**YOUR GOAL:**
Search the records below for the word "that". Copy each line where it occurs.

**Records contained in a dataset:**

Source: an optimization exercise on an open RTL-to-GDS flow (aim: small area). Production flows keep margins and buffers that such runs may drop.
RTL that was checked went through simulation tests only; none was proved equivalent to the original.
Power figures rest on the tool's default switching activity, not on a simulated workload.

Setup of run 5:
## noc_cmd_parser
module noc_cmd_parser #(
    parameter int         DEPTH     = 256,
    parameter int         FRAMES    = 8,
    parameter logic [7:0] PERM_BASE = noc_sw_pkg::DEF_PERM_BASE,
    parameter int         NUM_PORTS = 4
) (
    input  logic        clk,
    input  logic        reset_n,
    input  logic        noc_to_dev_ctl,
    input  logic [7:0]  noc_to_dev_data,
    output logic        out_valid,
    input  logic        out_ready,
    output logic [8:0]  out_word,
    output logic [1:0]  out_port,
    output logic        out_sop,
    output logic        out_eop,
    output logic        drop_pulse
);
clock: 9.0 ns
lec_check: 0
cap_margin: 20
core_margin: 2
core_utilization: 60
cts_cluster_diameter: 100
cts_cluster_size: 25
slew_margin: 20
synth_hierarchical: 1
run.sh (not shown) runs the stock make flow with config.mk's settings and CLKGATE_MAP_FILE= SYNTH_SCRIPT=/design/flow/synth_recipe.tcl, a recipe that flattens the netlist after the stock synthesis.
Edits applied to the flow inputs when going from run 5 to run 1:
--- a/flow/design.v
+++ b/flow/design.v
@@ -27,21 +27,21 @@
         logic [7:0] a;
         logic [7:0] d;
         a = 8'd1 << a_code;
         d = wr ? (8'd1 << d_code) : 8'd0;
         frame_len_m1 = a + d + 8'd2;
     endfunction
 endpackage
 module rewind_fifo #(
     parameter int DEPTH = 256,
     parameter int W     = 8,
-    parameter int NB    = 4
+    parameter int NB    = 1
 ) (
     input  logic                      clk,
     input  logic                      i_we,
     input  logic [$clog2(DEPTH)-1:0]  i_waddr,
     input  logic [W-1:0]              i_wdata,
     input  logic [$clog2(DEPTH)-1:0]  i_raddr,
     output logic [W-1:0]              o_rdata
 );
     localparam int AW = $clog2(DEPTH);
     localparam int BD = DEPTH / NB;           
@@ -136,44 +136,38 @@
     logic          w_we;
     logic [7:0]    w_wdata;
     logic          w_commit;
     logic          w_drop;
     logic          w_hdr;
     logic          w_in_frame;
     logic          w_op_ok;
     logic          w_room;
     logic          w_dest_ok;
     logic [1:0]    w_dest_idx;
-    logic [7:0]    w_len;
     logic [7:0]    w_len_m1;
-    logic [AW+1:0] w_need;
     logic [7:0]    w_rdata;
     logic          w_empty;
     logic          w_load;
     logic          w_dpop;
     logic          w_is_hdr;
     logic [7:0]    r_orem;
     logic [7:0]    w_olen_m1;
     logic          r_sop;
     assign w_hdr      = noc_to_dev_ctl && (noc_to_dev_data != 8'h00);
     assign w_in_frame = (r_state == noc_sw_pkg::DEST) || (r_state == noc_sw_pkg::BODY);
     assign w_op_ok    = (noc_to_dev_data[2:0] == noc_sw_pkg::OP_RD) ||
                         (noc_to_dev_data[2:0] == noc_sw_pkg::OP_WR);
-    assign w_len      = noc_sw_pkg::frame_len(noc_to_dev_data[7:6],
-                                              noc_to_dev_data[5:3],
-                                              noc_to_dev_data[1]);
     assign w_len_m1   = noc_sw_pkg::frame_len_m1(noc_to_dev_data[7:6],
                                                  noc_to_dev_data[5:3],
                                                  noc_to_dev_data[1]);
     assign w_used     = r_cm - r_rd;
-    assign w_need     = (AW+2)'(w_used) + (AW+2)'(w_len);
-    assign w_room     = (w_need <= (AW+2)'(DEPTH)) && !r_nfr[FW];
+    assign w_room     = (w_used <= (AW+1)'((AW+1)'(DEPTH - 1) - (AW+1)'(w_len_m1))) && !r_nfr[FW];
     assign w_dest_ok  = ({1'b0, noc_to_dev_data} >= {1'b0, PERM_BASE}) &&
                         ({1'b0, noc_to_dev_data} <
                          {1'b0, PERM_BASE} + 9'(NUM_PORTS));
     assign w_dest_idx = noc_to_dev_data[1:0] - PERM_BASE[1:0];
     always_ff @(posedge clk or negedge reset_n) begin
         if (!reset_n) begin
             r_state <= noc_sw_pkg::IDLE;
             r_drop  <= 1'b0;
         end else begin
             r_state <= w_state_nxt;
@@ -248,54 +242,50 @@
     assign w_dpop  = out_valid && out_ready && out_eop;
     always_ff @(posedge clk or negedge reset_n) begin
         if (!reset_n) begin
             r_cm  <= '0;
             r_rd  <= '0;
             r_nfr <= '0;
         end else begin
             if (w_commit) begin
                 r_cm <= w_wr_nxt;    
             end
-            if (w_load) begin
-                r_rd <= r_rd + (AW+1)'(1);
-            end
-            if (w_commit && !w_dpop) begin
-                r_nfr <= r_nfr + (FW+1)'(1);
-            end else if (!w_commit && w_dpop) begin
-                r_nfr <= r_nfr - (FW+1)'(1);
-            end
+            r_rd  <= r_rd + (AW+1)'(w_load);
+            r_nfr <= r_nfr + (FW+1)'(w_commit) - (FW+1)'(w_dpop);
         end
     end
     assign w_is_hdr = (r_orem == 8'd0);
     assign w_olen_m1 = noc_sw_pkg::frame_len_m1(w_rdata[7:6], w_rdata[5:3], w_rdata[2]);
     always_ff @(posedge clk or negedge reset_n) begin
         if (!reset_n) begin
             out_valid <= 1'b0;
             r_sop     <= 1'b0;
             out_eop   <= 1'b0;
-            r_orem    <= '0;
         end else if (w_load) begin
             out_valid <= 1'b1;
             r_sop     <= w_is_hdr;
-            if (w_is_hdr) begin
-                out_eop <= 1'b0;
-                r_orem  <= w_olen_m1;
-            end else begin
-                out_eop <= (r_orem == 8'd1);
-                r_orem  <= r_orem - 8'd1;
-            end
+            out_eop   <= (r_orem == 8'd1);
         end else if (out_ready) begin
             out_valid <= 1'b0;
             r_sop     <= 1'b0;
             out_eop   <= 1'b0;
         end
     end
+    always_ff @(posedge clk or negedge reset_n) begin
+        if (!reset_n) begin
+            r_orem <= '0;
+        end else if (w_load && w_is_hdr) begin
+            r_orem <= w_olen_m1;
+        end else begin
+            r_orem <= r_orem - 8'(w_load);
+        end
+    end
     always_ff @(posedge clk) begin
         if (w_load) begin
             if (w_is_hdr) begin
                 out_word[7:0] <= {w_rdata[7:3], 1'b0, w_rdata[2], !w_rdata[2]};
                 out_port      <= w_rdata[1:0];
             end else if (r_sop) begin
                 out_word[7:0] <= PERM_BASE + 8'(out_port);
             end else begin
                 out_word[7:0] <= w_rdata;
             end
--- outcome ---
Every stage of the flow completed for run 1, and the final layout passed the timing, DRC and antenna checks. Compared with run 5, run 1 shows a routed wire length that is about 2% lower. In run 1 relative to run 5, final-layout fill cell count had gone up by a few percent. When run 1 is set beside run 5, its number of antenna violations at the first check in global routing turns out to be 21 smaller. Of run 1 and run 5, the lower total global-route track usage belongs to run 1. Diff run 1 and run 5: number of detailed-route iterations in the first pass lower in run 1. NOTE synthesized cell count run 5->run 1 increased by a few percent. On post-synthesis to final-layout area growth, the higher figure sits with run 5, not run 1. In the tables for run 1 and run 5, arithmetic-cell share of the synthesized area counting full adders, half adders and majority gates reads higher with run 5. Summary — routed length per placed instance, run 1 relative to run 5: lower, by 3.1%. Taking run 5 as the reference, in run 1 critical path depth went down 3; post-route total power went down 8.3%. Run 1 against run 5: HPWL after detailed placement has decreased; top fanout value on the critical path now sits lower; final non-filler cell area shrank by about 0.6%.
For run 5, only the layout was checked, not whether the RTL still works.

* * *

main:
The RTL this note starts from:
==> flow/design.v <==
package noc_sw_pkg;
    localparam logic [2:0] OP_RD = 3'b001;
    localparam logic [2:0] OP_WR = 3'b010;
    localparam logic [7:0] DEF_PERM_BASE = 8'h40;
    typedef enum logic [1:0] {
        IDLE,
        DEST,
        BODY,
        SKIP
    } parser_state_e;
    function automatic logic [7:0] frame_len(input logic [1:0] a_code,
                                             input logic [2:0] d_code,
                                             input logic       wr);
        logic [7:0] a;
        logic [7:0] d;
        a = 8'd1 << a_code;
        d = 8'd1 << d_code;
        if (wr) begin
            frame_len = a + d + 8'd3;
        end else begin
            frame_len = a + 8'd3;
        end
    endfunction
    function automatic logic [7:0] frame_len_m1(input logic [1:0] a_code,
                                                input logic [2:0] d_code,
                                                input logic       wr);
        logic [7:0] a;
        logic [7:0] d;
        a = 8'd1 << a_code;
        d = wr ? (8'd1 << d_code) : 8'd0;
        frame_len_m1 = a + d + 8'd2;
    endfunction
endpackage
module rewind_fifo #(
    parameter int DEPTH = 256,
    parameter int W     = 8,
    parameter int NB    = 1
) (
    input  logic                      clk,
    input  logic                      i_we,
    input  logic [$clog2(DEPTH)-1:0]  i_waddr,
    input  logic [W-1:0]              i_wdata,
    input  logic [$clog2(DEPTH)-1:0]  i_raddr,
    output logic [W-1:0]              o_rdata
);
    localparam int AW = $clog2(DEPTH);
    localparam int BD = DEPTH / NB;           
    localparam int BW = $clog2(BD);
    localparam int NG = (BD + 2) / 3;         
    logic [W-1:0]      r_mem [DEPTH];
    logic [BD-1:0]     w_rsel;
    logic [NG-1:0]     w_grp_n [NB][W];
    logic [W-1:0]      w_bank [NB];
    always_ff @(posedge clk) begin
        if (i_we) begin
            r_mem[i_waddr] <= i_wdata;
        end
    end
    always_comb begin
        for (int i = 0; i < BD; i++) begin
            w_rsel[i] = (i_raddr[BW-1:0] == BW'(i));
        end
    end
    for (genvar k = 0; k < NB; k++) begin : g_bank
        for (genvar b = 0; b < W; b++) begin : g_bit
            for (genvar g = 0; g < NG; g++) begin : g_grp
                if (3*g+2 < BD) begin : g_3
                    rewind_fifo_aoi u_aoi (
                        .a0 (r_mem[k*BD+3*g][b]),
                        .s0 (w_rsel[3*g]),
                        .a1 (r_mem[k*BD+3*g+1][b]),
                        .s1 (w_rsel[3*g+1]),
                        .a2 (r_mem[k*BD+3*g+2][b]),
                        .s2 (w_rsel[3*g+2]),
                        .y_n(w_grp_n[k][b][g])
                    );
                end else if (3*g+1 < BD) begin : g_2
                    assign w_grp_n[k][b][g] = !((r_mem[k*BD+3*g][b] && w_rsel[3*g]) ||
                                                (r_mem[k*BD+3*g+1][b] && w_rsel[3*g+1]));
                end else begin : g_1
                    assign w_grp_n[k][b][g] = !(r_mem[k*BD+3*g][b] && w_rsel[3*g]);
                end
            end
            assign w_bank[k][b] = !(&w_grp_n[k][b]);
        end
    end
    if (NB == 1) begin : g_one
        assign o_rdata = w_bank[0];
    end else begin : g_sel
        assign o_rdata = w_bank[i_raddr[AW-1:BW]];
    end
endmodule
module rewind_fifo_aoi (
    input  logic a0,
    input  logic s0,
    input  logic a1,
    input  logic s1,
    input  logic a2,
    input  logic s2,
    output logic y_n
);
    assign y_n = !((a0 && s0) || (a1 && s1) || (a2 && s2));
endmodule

**RESPONSE:**
Source: an optimization exercise on an open RTL-to-GDS flow (aim: small area). Production flows keep margins and buffers that such runs may drop.
RTL that was checked went through simulation tests only; none was proved equivalent to the original.
run.sh (not shown) runs the stock make flow with config.mk's settings and CLKGATE_MAP_FILE= SYNTH_SCRIPT=/design/flow/synth_recipe.tcl, a recipe that flattens the netlist after the stock synthesis.
Every stage of the flow completed for run 1, and the final layout passed the timing, DRC and antenna checks. Compared with run 5, run 1 shows a routed wire length that is about 2% lower. In run 1 relative to run 5, final-layout fill cell count had gone up by a few percent. When run 1 is set beside run 5, its number of antenna violations at the first check in global routing turns out to be 21 smaller. Of run 1 and run 5, the lower total global-route track usage belongs to run 1. Diff run 1 and run 5: number of detailed-route iterations in the first pass lower in run 1. NOTE synthesized cell count run 5->run 1 increased by a few percent. On post-synthesis to final-layout area growth, the higher figure sits with run 5, not run 1. In the tables for run 1 and run 5, arithmetic-cell share of the synthesized area counting full adders, half adders and majority gates reads higher with run 5. Summary — routed length per placed instance, run 1 relative to run 5: lower, by 3.1%. Taking run 5 as the reference, in run 1 critical path depth went down 3; post-route total power went down 8.3%. Run 1 against run 5: HPWL after detailed placement has decreased; top fanout value on the critical path now sits lower; final non-filler cell area shrank by about 0.6%.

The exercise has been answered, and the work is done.